Stored data below:

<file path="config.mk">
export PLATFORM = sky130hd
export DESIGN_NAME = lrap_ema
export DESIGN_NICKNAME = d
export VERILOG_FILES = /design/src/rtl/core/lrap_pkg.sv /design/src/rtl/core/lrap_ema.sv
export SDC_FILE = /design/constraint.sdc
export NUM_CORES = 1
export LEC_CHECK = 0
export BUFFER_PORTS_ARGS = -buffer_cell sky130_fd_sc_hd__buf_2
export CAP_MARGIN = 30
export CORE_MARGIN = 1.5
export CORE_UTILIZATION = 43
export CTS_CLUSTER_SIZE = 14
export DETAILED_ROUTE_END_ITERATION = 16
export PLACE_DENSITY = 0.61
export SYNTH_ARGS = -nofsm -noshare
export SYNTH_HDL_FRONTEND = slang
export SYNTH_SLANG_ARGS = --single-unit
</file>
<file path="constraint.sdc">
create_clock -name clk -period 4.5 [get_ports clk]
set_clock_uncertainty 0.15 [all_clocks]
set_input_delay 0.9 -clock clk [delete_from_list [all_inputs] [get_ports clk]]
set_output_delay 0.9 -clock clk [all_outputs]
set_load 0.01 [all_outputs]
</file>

End of Stored data.
Stored data below:

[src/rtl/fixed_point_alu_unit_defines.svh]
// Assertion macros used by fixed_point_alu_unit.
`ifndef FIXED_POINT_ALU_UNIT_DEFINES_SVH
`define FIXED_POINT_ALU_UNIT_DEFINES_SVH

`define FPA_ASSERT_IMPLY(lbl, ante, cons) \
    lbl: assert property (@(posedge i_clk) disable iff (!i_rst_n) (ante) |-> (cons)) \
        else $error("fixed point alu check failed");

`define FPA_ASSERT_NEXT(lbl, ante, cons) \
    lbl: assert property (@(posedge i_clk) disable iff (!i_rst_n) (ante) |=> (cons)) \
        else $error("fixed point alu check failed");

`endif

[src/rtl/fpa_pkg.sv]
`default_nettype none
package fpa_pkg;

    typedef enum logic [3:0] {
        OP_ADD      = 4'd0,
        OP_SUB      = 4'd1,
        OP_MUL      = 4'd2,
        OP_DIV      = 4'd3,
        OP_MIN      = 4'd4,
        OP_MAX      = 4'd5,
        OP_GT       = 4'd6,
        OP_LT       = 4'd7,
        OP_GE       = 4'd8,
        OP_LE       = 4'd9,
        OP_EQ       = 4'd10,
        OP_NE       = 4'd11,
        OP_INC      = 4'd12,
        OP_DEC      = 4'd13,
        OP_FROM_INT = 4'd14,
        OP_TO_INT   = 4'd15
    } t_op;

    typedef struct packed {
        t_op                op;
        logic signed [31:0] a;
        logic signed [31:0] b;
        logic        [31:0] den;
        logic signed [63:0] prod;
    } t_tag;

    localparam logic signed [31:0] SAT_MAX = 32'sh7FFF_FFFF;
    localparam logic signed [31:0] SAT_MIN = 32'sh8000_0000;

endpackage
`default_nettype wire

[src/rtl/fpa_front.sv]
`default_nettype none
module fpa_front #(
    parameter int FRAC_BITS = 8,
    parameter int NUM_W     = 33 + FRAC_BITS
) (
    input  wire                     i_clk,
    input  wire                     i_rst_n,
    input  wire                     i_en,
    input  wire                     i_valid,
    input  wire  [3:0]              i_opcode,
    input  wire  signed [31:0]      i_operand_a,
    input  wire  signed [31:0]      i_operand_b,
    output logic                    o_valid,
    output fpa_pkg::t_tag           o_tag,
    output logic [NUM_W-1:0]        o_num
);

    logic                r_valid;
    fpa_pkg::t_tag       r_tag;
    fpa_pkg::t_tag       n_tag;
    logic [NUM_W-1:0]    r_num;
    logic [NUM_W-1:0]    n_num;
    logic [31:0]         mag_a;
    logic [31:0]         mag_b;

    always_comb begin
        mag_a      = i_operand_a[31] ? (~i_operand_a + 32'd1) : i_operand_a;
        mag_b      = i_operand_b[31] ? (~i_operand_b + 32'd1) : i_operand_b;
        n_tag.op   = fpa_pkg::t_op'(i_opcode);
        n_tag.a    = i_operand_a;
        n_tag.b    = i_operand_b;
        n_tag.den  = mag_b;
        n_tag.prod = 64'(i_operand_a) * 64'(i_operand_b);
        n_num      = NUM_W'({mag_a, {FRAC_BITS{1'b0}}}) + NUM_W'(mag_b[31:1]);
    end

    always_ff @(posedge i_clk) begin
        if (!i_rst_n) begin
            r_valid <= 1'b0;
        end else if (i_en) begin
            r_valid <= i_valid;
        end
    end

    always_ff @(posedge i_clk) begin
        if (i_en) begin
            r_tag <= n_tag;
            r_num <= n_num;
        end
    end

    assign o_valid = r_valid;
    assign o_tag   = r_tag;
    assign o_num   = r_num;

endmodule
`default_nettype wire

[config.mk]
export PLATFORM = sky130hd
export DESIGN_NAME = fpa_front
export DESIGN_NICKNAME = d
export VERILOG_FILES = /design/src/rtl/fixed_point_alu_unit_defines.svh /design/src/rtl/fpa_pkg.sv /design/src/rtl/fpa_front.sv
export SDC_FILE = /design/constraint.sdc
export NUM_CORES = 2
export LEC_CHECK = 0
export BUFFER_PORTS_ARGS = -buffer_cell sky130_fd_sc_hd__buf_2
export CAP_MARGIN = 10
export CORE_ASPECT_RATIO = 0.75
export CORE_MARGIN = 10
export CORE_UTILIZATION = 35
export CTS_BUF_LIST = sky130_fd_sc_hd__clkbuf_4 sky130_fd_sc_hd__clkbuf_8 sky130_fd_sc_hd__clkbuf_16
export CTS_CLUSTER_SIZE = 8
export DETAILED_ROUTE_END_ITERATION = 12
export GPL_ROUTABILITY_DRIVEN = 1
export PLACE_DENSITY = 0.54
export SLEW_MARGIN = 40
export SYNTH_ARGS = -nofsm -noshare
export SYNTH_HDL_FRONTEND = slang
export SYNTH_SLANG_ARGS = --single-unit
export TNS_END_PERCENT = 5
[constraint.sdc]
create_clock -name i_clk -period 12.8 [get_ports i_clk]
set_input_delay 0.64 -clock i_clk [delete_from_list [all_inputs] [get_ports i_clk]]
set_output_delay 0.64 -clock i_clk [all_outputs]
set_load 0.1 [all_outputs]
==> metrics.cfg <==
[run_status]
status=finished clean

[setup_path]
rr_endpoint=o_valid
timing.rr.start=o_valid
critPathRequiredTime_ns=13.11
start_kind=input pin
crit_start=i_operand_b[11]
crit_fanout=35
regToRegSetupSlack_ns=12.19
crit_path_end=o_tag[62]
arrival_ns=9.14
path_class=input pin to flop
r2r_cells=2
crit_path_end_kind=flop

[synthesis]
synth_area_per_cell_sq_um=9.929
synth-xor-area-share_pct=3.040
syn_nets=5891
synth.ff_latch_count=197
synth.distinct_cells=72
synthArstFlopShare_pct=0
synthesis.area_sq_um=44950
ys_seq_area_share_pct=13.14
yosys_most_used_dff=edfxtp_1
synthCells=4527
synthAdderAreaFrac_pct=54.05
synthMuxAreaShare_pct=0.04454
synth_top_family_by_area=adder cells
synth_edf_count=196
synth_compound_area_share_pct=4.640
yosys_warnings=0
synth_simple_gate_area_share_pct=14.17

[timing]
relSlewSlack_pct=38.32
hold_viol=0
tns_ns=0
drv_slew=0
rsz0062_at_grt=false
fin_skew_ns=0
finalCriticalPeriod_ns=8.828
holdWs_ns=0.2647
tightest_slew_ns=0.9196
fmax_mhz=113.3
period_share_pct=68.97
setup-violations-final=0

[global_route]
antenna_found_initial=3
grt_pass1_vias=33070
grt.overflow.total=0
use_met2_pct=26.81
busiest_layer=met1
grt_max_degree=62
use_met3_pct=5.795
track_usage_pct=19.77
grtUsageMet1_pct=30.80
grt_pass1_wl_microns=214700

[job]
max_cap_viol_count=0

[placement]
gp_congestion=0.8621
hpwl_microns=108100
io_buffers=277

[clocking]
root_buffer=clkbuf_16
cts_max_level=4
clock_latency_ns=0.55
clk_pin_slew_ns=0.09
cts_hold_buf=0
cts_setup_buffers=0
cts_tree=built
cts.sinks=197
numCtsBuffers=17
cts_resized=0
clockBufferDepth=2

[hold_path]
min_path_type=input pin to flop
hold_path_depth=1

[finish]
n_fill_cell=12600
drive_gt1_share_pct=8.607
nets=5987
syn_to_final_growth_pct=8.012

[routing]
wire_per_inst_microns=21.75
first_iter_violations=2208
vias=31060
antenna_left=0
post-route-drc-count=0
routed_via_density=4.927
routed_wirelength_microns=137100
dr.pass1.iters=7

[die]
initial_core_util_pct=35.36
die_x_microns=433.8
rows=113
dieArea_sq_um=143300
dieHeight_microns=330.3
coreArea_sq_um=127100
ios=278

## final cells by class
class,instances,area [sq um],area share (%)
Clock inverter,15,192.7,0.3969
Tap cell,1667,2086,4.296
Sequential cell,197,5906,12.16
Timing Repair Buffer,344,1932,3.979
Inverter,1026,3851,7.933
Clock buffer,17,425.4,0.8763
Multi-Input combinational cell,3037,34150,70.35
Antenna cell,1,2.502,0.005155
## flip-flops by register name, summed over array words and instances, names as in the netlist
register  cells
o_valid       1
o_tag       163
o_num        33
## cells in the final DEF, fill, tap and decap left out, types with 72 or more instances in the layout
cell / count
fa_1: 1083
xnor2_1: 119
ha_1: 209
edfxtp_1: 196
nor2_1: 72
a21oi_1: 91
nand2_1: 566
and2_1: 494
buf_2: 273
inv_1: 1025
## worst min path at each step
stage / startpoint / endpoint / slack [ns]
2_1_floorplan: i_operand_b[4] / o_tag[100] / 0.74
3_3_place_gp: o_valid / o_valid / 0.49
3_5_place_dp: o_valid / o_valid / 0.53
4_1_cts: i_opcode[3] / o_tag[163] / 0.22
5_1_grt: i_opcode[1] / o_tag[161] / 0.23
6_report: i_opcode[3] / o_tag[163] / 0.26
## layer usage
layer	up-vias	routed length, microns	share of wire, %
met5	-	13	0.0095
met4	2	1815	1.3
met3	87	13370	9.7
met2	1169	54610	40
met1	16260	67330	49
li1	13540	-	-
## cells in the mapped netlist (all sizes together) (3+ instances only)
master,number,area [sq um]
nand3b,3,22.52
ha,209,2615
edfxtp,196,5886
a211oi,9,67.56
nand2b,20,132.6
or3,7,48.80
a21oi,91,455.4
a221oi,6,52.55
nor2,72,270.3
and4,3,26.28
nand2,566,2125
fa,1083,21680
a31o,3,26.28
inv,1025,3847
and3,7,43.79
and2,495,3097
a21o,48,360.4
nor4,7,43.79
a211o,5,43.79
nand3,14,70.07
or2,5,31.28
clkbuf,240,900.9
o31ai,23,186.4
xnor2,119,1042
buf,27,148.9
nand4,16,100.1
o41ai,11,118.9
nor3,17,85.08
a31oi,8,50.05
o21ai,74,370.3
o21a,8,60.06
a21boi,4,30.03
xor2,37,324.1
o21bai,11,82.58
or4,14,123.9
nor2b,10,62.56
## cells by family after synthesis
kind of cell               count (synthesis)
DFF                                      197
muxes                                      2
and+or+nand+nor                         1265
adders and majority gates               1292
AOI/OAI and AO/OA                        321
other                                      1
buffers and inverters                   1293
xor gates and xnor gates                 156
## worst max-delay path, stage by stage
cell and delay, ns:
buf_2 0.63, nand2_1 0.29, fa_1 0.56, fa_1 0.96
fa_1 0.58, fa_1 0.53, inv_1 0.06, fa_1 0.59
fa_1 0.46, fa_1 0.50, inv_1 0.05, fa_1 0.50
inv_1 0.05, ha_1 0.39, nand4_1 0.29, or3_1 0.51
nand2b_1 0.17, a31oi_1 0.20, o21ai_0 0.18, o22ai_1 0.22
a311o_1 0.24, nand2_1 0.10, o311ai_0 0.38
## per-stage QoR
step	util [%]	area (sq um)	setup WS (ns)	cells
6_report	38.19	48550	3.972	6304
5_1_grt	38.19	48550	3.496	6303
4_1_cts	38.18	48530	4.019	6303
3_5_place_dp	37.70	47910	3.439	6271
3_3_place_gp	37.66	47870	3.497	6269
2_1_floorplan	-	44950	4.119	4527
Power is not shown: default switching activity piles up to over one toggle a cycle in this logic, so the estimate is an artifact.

End of Stored data.

- **What to work on**: Write down again, exactly as given, only the lines above that fall from the line with "clk_pin_slew_ns=0.09" to the line with "nor2,72,270.3", inclusive.

- **Response to this exercise**:
clk_pin_slew_ns=0.09
cts_hold_buf=0
cts_setup_buffers=0
cts_tree=built
cts.sinks=197
numCtsBuffers=17
cts_resized=0
clockBufferDepth=2

[hold_path]
min_path_type=input pin to flop
hold_path_depth=1

[finish]
n_fill_cell=12600
drive_gt1_share_pct=8.607
nets=5987
syn_to_final_growth_pct=8.012

[routing]
wire_per_inst_microns=21.75
first_iter_violations=2208
vias=31060
antenna_left=0
post-route-drc-count=0
routed_via_density=4.927
routed_wirelength_microns=137100
dr.pass1.iters=7

[die]
initial_core_util_pct=35.36
die_x_microns=433.8
rows=113
dieArea_sq_um=143300
dieHeight_microns=330.3
coreArea_sq_um=127100
ios=278

## final cells by class
class,instances,area [sq um],area share (%)
Clock inverter,15,192.7,0.3969
Tap cell,1667,2086,4.296
Sequential cell,197,5906,12.16
Timing Repair Buffer,344,1932,3.979
Inverter,1026,3851,7.933
Clock buffer,17,425.4,0.8763
Multi-Input combinational cell,3037,34150,70.35
Antenna cell,1,2.502,0.005155
## flip-flops by register name, summed over array words and instances, names as in the netlist
register  cells
o_valid       1
o_tag       163
o_num        33
## cells in the final DEF, fill, tap and decap left out, types with 72 or more instances in the layout
cell / count
fa_1: 1083
xnor2_1: 119
ha_1: 209
edfxtp_1: 196
nor2_1: 72
a21oi_1: 91
nand2_1: 566
and2_1: 494
buf_2: 273
inv_1: 1025
## worst min path at each step
stage / startpoint / endpoint / slack [ns]
2_1_floorplan: i_operand_b[4] / o_tag[100] / 0.74
3_3_place_gp: o_valid / o_valid / 0.49
3_5_place_dp: o_valid / o_valid / 0.53
4_1_cts: i_opcode[3] / o_tag[163] / 0.22
5_1_grt: i_opcode[1] / o_tag[161] / 0.23
6_report: i_opcode[3] / o_tag[163] / 0.26
## layer usage
layer	up-vias	routed length, microns	share of wire, %
met5	-	13	0.0095
met4	2	1815	1.3
met3	87	13370	9.7
met2	1169	54610	40
met1	16260	67330	49
li1	13540	-	-
## cells in the mapped netlist (all sizes together) (3+ instances only)
master,number,area [sq um]
nand3b,3,22.52
ha,209,2615
edfxtp,196,5886
a211oi,9,67.56
nand2b,20,132.6
or3,7,48.80
a21oi,91,455.4
a221oi,6,52.55
nor2,72,270.3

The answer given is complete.